I love Item 8: “Compare Athens with Sparta” and then only about two line spaces are given. Hell, I could write a 40-page paper comparing Athens with Sparta and I’ve never really studied either. How the hell do you come up with an acceptable 2-line answer that’s Harvard-entrance caliber?

Was there an answer key?

I also wondered about this. I was speculating that you were supposed to write your answers on a separate sheet (yes, I remember college and these types of exams). Did they have “blue books” in those days, or did you just use loose paper?

I’d be frightened of a question as broad as “Compare Athens with Sparta”, but even after all this time I do know (iirc) that Sparta was more authoritarian and placed high value on valor and physical fitness, while Athens was more academic and democratic, but I’d be at a loss to come up with more than a few historical figures or incidents as evidence of this. Thinking back, most questions asked in school had some context, which, in this case, may be lost due to culture. Perhaps the “prep schools” taught you what these questions mean and what, specifically, they are looking for you to say or mention. (i.e. if they primarily want to see at least X regurgitated king names, heroes, incidents, dates, and contemporary quotations strewn haphazardly to see if you learned enough factoids about Ancient Greece (can’t get in to Harvard unless you know at least 5 kings or heroes from Athens, 5 kings or heroes from Sparta, and can regurgitate a quote from at least 2 of each in the original Greek), or if they want you to SELECT something about Athens and Sparta and develop a thesis and present evidence. E.g., candidate selects as their answer “The Spartan military achieved more victories than the Athenian one due to Sparta’s emphasis on physical fitness”, and then fails to mention anything about architecture, agriculture, Greek dialects, religious practices, physical geography, or your mom because they don’t fit in his thesis)
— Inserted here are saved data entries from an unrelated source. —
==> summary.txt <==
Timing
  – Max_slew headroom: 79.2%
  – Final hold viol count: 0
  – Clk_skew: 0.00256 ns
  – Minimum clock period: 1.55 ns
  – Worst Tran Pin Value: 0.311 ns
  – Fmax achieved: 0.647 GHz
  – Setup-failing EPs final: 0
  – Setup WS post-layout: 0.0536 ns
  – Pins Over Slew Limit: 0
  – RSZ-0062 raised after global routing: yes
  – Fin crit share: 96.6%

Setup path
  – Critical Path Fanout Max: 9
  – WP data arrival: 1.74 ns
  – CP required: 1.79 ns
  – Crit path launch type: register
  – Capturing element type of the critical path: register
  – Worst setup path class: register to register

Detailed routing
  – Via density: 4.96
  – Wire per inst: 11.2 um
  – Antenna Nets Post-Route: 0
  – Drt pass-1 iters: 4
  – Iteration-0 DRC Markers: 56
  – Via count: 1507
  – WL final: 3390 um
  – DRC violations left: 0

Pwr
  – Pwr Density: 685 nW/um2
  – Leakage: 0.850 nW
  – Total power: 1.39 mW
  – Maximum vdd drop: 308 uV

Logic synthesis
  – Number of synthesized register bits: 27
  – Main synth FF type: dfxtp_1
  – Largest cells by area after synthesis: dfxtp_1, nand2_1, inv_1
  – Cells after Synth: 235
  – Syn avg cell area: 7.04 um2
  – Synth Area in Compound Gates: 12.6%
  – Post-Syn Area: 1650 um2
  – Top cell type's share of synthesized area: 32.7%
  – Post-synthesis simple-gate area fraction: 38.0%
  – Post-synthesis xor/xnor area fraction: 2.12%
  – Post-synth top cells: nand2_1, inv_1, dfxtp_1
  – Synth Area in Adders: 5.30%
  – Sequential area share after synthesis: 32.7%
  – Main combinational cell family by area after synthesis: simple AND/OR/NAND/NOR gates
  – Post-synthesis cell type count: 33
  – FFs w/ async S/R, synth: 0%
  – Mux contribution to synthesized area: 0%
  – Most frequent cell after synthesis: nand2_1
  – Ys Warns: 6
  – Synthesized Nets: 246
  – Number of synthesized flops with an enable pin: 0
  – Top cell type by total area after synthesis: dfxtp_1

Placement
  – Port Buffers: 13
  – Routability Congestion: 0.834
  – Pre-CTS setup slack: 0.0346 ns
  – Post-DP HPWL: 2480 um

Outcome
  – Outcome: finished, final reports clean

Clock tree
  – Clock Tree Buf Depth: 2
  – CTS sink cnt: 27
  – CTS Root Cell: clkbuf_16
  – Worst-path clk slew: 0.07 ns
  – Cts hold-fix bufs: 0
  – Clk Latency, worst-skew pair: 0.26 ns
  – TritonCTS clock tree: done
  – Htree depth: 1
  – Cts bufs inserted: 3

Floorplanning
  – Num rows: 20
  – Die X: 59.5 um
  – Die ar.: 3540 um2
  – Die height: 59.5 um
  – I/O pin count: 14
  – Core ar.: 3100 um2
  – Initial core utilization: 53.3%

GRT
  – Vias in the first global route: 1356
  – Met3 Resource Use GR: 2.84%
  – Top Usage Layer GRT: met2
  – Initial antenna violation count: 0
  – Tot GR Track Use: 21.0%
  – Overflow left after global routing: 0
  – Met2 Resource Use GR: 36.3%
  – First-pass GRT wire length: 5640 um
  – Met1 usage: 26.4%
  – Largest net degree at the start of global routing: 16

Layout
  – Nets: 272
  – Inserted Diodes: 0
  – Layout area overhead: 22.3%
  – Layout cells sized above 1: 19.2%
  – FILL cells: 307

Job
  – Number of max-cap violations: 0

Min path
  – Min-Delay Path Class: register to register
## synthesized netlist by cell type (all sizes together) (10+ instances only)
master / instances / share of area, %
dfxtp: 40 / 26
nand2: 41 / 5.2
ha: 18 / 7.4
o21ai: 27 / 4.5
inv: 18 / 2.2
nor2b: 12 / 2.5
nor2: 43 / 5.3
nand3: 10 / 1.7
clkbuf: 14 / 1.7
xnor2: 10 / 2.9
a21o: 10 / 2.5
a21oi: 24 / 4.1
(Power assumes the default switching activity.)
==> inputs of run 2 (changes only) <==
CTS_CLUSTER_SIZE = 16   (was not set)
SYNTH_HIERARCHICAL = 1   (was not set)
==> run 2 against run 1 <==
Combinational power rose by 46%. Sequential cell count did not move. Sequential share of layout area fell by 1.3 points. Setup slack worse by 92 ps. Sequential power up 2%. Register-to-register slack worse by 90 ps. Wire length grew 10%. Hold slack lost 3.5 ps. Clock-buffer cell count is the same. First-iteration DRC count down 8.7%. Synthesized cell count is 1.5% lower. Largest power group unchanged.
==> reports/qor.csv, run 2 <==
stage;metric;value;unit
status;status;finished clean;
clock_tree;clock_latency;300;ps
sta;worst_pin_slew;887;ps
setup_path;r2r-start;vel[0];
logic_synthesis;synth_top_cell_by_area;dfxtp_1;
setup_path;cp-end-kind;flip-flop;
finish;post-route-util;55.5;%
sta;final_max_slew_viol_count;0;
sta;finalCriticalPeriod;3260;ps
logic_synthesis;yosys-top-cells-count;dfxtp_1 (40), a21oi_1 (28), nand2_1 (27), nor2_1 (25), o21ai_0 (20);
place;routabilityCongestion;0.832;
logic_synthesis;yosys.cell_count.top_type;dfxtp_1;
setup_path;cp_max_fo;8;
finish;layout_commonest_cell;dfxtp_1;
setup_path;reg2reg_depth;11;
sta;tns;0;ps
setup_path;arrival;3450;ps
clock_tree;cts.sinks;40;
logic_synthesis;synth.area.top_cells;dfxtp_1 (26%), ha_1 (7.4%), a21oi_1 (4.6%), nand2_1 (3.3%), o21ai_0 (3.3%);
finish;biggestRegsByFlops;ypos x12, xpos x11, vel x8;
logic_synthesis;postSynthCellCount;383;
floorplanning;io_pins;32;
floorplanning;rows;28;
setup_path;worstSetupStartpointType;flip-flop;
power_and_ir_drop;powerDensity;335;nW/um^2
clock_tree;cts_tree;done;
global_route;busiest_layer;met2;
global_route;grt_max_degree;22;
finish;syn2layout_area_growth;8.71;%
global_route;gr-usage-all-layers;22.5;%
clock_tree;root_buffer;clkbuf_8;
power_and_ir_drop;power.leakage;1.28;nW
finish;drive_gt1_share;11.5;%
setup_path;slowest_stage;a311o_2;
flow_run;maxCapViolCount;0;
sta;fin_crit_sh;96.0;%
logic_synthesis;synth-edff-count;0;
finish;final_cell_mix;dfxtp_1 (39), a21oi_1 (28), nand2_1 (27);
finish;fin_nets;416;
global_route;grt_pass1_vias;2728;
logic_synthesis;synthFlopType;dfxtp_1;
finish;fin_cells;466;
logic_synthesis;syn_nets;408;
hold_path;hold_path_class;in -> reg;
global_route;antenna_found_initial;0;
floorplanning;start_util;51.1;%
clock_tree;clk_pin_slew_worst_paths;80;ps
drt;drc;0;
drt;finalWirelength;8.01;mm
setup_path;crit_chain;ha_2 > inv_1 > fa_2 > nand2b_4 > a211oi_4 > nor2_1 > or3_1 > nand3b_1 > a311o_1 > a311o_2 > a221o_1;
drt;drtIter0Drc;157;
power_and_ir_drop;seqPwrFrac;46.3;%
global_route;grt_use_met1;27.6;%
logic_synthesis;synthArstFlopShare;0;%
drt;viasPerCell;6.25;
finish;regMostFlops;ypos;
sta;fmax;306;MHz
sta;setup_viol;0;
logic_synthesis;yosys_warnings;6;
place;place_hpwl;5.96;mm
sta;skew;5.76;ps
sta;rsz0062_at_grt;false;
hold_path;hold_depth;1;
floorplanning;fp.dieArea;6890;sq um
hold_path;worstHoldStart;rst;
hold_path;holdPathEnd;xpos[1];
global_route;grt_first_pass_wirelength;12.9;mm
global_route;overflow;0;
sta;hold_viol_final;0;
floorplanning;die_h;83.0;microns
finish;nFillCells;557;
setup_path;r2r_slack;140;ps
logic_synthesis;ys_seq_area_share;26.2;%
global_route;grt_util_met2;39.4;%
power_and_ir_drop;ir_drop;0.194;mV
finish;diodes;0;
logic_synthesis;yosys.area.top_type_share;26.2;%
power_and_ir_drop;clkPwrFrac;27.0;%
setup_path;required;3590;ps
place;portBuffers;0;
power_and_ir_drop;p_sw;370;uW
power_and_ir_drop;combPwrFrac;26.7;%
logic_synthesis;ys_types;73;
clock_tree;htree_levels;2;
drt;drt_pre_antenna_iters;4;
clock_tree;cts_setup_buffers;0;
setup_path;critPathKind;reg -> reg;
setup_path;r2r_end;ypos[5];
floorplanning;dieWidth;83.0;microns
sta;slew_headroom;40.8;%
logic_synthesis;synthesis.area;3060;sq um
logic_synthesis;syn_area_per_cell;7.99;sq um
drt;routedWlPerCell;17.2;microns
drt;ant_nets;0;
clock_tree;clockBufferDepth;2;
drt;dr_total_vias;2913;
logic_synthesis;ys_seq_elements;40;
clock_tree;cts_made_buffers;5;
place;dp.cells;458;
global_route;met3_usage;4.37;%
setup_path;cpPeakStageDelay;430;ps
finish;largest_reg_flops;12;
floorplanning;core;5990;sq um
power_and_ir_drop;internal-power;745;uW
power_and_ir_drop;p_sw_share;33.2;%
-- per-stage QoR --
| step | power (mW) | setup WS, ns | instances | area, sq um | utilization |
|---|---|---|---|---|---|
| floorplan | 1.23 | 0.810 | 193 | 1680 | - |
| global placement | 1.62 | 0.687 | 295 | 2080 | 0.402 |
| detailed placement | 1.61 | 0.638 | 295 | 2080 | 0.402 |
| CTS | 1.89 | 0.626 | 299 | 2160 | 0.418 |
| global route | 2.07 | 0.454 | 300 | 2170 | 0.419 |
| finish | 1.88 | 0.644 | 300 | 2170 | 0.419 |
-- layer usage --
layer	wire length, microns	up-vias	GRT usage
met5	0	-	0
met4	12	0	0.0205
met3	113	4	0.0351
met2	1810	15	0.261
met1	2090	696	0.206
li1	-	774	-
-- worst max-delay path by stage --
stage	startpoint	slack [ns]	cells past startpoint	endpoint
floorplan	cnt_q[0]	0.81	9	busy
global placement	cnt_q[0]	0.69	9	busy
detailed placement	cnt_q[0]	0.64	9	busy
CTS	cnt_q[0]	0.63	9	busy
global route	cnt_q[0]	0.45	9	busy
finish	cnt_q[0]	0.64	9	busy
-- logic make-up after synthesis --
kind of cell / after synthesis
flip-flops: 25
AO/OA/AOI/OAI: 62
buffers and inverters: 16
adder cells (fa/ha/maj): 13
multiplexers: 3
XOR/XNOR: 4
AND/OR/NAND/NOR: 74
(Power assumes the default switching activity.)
File: src/rtl/pll_sup_pkg.sv
// Shared types for the PLL lock supervisor: FSM state encoding and counter sizing helper.
package pll_sup_pkg;

  localparam int STATE_W = 3;

  typedef enum logic [STATE_W-1:0] {
    RESET_PLL = 3'd0,
    WAIT_LOCK = 3'd1,
    STABILIZE = 3'd2,
    RUN       = 3'd3,
    LOST      = 3'd4,
    FAULT     = 3'd5
  } pll_state_t;

  // Width of a counter that must reach n-1; never narrower than one bit.
  function automatic int cnt_width(input int n);
    return (n > 1) ? $clog2(n) : 1;
  endfunction

endpackage

File: src/rtl/pll_sup_sync2.sv
// Two-flop synchronizer for the asynchronous PLL lock indication; clears to 0 on reset.
module pll_sup_sync2 (
  input  logic clk,
  input  logic rst,
  input  logic d,
  output logic q
);

  logic meta_reg;
  logic sync_reg;

  always_ff @(posedge clk) begin
    if (rst) begin
      meta_reg <= 1'b0;
      sync_reg <= 1'b0;
    end else begin
      meta_reg <= d;
      sync_reg <= meta_reg;
    end
  end

  assign q = sync_reg;

endmodule
==> src/rtl/pipeline_stage_memory.sv <==
// Memory-access pipeline stage: issues loads/stores over a req/ack handshake,
// stalls upstream while an access is outstanding and registers the writeback result.
module pipeline_stage_memory #(
  parameter int DATA_WIDTH   = 32,
  parameter int REG_ID_WIDTH = 5
) (
  input  logic                      clock,
  input  logic                      reset,
  input  logic                      in_valid,
  input  logic                      in_mem_read,
  input  logic                      in_mem_write,
  input  logic [1:0]                in_size,
  input  logic                      in_sign_ext,
  input  logic [DATA_WIDTH-1:0]     in_addr,
  input  logic [DATA_WIDTH-1:0]     in_store_data,
  input  logic [REG_ID_WIDTH-1:0]   in_reg_write_id,
  input  logic [DATA_WIDTH-1:0]     in_reg_data,
  output logic                      stall_from_memory,
  output logic                      dm_req,
  output logic                      dm_we,
  output logic [DATA_WIDTH-1:0]     dm_addr,
  output logic [DATA_WIDTH/8-1:0]   dm_be,
  output logic [DATA_WIDTH-1:0]     dm_wdata,
  input  logic [DATA_WIDTH-1:0]     dm_rdata,
  input  logic                      dm_ack,
  output logic                      out_valid,
  output logic                      out_fault,
  output logic [REG_ID_WIDTH-1:0]   out_reg_write_id,
  output logic [DATA_WIDTH-1:0]     out_reg_data,
  output logic [REG_ID_WIDTH-1:0]   fwd_reg_id,
  output logic                      fwd_data_ready,
  output logic [DATA_WIDTH-1:0]     fwd_data
);
  localparam int LANES = DATA_WIDTH / 8;

  typedef enum logic {IDLE, ACCESS} state_t;

  typedef struct packed {
    logic                    we;
    logic [1:0]              size;
    logic                    sign;
    logic [DATA_WIDTH-1:0]   addr;
    logic [LANES-1:0]        be;
    logic [DATA_WIDTH-1:0]   wdata;
    logic [REG_ID_WIDTH-1:0] id;
    logic [DATA_WIDTH-1:0]   data;
  } req_t;

  state_t state;
  req_t   r;

  logic mem_op, fault;
  assign mem_op = in_valid & (in_mem_read | in_mem_write);
  assign fault  = mem_op & ((in_mem_read & in_mem_write) |
                            (in_size == 2'b11) |
                            ((in_size == 2'b01) & in_addr[0]) |
                            ((in_size == 2'b10) & (in_addr[1:0] != 2'b00)));

  // Byte enables and replicated write data are formed per lane before latching.
  logic [LANES-1:0]      st_be;
  logic [LANES-1:0][7:0] st_wdata;
  for (genvar i = 0; i < LANES; i++) begin : g_lane
    logic       be_l;
    logic [7:0] wd_l;
    always_comb begin
      be_l = 1'b1;
      wd_l = in_store_data[8*i +: 8];
      case (in_size)
        2'b00: begin
          be_l = (in_addr[1:0] == 2'(i));
          wd_l = in_store_data[7:0];
        end
        2'b01: begin
          be_l = (in_addr[1] == (i >= 2));
          wd_l = in_store_data[8*(i%2) +: 8];
        end
        default: ;
      endcase
    end
    assign st_be[i]    = be_l;
    assign st_wdata[i] = wd_l;
  end

  logic [7:0]            ld_byte;
  logic [15:0]           ld_half;
  logic [DATA_WIDTH-1:0] ld_data;
  always_comb begin
    case (r.addr[1:0])
      2'b00:   ld_byte = dm_rdata[7:0];
      2'b01:   ld_byte = dm_rdata[15:8];
      2'b10:   ld_byte = dm_rdata[23:16];
      default: ld_byte = dm_rdata[31:24];
    endcase
    ld_half = r.addr[1] ? dm_rdata[31:16] : dm_rdata[15:0];
    case (r.size)
      2'b00:   ld_data = {{(DATA_WIDTH-8){r.sign & ld_byte[7]}}, ld_byte};
      2'b01:   ld_data = {{(DATA_WIDTH-16){r.sign & ld_half[15]}}, ld_half};
      default: ld_data = dm_rdata;
    endcase
  end

  always_ff @(posedge clock or negedge reset) begin
    if (!reset) begin
      state            <= IDLE;
      r                <= '0;
      out_valid        <= 1'b0;
      out_fault        <= 1'b0;
      out_reg_write_id <= '0;
      out_reg_data     <= '0;
    end else begin
      case (state)
        IDLE: begin
          if (mem_op && !fault) begin
            r.we      <= in_mem_write;
            r.size    <= in_size;
            r.sign    <= in_sign_ext;
            r.addr    <= in_addr;
            r.be      <= st_be;
            r.wdata   <= st_wdata;
            r.id      <= in_reg_write_id;
            r.data    <= in_reg_data;
            state     <= ACCESS;
            out_valid <= 1'b0;
            out_fault <= 1'b0;
          end else begin
            out_valid        <= in_valid;
            out_fault        <= fault;
            out_reg_write_id <= fault ? '0 : in_reg_write_id;
            out_reg_data     <= in_reg_data;
          end
        end
        ACCESS: begin
          // Without ack a bubble goes downstream while upstream is held.
          if (dm_ack) begin
            state            <= IDLE;
            out_valid        <= 1'b1;
            out_fault        <= 1'b0;
            out_reg_write_id <= r.id;
            out_reg_data     <= r.we ? r.data : ld_data;
          end else begin
            out_valid <= 1'b0;
          end
        end
        default: state <= IDLE;
      endcase
    end
  end

  assign dm_req   = (state == ACCESS);
  assign dm_we    = dm_req & r.we;
  assign dm_addr  = dm_req ? {r.addr[DATA_WIDTH-1:2], 2'b00} : '0;
  assign dm_be    = dm_req ? r.be : '0;
  assign dm_wdata = dm_req ? r.wdata : '0;

  // Gated by reset so the stall drops the instant reset asserts.
  assign stall_from_memory = reset & ((state == IDLE) ? (mem_op & ~fault) : ~dm_ack);

  assign fwd_reg_id     = out_valid ? out_reg_write_id : '0;
  assign fwd_data       = out_valid ? out_reg_data : '0;
  assign fwd_data_ready = 1'b1;
endmodule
Yes. I suppose in another hundred years, kids will have to write essays on 9/11 and be able to name all the hijackers.

And you haven’t bought the textbook!

The blurb, though, doesn’t say that they were “white man’s fare”. It says they were “ethnocentric” and “tailor-made for wealthy white men”. I’m at a loss as to why. I’m guessing most of the men studying those subjects weren’t Italian, Greek, or middle Eastern, so the “ethnocentricity” seems a bit misplaced. British history would have been a more ethnocentric choice. As for math and geography, I don’t get it that they’re “tailor-made” for anybody.